DIRECTIONS: Every line containing the string "lower" is to be copied from the records.

EXTRACTED RECORDS:
----
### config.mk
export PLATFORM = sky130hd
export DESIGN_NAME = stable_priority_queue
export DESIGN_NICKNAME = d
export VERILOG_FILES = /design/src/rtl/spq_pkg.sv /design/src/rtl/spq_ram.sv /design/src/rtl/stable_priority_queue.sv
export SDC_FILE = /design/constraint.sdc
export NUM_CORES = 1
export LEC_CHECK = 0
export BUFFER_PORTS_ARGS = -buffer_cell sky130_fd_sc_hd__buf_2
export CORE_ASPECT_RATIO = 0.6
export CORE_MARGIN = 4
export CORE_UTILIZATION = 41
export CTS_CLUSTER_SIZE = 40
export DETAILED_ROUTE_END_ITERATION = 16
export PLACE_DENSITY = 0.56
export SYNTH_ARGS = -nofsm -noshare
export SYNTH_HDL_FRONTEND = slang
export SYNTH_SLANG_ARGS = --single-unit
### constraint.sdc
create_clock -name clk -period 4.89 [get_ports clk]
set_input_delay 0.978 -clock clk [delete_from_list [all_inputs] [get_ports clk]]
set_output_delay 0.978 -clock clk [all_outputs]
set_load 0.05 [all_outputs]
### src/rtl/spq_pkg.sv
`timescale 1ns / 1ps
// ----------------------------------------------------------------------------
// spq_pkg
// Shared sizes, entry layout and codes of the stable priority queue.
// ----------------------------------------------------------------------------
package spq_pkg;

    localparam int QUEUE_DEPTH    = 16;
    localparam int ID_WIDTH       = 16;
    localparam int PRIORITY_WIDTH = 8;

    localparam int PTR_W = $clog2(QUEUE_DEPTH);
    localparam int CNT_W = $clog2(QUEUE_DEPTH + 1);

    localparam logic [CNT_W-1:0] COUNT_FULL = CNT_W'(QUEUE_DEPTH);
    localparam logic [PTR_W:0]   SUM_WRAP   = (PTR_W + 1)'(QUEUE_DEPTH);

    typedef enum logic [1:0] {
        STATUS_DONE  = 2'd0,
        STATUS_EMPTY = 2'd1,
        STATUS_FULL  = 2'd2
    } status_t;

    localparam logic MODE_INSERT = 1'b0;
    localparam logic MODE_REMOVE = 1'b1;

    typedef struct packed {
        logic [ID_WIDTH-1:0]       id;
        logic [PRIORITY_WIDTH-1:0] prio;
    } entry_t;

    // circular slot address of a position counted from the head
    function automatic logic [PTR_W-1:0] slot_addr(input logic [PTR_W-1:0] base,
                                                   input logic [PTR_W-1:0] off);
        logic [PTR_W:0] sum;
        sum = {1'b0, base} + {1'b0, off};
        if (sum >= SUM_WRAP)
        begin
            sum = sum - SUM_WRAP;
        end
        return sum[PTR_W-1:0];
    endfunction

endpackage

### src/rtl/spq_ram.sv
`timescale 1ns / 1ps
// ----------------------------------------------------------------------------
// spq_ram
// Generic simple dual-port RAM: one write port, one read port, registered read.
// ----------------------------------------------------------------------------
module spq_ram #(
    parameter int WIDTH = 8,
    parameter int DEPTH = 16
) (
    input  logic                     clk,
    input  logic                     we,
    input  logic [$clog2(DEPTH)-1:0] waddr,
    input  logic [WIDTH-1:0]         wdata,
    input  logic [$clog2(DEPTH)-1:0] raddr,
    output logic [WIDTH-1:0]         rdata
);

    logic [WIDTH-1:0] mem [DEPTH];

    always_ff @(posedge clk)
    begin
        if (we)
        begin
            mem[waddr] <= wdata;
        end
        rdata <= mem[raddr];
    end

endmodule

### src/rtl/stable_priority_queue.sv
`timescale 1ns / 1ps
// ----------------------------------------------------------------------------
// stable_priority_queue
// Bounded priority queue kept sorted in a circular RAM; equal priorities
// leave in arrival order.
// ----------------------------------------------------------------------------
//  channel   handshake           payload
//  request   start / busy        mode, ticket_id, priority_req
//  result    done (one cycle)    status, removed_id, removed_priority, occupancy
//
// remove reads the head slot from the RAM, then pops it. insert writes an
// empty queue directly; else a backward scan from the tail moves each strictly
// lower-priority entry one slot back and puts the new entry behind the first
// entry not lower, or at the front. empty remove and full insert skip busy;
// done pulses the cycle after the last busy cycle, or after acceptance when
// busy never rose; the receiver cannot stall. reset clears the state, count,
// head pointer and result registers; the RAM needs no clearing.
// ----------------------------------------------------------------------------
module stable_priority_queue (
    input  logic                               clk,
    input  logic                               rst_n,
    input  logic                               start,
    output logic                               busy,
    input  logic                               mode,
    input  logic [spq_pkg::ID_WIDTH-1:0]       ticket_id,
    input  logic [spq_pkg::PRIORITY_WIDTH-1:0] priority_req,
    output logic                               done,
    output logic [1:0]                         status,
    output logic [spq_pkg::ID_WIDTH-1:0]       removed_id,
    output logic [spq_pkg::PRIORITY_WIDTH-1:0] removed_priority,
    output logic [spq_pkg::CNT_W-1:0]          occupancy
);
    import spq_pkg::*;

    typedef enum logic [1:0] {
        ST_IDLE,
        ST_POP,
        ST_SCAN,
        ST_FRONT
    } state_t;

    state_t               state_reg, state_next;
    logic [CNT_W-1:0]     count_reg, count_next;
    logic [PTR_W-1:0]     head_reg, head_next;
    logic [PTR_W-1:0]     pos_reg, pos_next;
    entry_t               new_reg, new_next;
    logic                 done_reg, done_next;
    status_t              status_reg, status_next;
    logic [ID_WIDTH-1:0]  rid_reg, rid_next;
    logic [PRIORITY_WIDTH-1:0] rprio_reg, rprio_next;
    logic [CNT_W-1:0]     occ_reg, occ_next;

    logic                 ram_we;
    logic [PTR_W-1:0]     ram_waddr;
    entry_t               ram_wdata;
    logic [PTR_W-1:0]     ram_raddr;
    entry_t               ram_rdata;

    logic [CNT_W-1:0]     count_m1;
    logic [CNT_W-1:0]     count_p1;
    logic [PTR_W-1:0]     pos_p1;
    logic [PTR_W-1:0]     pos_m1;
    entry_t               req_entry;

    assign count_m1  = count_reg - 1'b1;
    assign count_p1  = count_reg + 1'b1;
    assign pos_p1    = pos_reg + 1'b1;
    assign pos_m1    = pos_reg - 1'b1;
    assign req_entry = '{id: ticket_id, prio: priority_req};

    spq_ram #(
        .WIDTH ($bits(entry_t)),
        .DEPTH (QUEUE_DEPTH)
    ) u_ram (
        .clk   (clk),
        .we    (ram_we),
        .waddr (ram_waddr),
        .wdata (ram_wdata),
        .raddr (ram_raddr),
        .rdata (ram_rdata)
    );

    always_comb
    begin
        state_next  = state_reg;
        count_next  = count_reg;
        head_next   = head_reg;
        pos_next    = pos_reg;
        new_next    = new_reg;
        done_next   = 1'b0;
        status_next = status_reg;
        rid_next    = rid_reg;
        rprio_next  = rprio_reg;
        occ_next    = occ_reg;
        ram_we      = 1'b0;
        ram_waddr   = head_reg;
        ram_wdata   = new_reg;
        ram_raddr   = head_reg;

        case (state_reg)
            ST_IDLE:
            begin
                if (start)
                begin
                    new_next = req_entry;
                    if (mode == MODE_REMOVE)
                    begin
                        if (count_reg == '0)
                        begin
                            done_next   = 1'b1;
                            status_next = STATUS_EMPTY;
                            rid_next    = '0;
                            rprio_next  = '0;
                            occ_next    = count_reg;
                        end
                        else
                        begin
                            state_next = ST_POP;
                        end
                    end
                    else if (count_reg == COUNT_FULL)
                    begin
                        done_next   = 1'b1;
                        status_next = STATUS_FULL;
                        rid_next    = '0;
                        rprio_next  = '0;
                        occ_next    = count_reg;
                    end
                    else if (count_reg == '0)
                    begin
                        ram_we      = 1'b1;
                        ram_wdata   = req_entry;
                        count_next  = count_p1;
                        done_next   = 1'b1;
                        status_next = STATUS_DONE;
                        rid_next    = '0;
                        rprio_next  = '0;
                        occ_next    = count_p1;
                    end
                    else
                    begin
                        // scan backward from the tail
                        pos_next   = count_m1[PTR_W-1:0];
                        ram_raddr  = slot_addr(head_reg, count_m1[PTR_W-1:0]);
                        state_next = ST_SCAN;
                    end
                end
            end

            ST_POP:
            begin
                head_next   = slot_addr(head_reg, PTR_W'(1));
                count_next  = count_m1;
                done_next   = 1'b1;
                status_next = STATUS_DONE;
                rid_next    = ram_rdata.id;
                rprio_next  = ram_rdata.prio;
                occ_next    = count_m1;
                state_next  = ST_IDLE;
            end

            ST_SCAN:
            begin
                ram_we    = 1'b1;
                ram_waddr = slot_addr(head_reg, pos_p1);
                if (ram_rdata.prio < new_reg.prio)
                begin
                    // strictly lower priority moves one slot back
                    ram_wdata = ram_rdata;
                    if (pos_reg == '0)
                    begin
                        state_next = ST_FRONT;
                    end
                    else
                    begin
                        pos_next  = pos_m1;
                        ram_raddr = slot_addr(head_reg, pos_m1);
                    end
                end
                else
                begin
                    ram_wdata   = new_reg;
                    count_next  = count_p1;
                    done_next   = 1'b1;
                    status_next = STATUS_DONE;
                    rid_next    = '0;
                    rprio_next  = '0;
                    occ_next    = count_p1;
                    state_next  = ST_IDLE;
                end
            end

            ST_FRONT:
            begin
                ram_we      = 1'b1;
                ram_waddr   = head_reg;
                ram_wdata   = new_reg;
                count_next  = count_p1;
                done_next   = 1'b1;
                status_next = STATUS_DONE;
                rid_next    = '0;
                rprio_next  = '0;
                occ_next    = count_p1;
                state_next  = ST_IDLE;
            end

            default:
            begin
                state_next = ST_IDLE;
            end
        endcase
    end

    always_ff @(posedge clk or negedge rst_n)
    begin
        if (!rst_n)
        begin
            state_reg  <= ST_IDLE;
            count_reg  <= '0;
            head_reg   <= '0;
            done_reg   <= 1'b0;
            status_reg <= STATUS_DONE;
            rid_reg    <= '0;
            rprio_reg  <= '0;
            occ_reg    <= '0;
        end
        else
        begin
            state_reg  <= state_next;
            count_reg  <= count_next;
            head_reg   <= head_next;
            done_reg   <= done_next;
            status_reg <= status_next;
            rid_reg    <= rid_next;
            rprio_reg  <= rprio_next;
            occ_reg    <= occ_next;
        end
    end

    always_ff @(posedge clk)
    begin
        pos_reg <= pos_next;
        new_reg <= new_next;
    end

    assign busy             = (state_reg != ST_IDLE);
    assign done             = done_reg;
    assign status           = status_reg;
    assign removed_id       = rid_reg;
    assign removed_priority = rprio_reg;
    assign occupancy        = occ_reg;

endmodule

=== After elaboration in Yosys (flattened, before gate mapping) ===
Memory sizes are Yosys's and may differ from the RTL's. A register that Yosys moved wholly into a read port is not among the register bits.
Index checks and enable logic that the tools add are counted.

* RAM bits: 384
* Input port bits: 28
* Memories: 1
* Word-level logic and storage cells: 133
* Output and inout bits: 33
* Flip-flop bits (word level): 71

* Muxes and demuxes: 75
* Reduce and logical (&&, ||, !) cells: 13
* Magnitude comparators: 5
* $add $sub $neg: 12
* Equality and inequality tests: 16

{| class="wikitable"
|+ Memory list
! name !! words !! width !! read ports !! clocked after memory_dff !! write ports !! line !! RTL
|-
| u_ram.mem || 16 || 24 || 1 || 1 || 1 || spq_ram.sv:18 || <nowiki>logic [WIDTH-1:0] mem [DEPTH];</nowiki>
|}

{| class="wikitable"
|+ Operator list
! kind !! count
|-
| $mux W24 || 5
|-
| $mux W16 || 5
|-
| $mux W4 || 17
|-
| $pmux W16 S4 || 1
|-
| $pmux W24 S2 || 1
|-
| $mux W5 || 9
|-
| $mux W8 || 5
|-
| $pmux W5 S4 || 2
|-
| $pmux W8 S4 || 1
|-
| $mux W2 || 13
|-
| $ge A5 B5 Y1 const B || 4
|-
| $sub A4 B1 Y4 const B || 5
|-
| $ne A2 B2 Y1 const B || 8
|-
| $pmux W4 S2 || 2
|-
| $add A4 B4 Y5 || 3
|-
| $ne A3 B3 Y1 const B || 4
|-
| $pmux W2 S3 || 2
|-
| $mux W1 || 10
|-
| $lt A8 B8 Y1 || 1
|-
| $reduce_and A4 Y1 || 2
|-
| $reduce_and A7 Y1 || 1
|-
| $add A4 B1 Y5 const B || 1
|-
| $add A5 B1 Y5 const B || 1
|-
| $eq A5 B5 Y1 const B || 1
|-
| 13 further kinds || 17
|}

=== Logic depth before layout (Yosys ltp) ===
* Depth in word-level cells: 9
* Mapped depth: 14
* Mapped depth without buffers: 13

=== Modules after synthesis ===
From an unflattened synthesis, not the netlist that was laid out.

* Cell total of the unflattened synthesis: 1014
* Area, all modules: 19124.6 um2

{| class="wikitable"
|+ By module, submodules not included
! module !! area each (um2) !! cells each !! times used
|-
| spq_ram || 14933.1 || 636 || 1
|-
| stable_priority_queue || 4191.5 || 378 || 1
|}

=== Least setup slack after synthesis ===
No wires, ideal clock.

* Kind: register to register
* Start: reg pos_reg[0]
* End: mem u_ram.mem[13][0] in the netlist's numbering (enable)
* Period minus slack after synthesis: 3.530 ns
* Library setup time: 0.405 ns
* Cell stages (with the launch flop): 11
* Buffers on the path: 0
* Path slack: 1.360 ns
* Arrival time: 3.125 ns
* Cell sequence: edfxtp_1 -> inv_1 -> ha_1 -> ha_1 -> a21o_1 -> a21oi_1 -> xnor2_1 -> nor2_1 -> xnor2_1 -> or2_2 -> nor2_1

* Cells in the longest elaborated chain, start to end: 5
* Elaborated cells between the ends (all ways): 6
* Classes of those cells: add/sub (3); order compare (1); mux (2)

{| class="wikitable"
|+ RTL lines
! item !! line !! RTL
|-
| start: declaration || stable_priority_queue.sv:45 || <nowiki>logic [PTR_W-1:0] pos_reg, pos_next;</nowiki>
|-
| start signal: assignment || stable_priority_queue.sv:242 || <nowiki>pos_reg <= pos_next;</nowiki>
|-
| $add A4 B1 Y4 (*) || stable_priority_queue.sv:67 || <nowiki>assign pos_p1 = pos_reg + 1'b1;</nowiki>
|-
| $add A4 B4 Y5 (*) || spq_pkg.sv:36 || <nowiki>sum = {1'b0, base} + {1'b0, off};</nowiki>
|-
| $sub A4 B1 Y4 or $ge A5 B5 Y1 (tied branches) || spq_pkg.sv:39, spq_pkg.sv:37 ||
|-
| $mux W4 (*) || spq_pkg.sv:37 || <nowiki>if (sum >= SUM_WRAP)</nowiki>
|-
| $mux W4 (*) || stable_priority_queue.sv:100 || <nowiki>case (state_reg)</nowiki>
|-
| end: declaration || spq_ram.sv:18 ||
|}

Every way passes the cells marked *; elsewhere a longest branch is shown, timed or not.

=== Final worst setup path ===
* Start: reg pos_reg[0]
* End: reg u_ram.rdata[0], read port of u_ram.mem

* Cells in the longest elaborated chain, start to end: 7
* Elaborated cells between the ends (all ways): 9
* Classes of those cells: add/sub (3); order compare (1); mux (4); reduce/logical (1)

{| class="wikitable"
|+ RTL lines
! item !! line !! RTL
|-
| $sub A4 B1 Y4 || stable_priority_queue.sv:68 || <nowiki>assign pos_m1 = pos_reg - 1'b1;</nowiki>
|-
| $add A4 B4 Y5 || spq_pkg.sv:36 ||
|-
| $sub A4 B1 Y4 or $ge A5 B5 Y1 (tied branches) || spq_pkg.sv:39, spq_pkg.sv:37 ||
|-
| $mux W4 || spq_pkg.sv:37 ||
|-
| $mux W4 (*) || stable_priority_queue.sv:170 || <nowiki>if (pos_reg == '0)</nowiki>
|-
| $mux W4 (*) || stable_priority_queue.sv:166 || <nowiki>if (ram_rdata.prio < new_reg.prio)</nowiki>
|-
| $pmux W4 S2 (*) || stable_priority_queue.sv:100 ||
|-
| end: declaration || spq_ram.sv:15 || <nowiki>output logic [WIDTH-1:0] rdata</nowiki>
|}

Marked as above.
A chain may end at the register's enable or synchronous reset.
----
ANSWER SECTION:
// lower-priority entry one slot back and puts the new entry behind the first
// entry not lower, or at the front. empty remove and full insert skip busy;
                    // strictly lower priority moves one slot back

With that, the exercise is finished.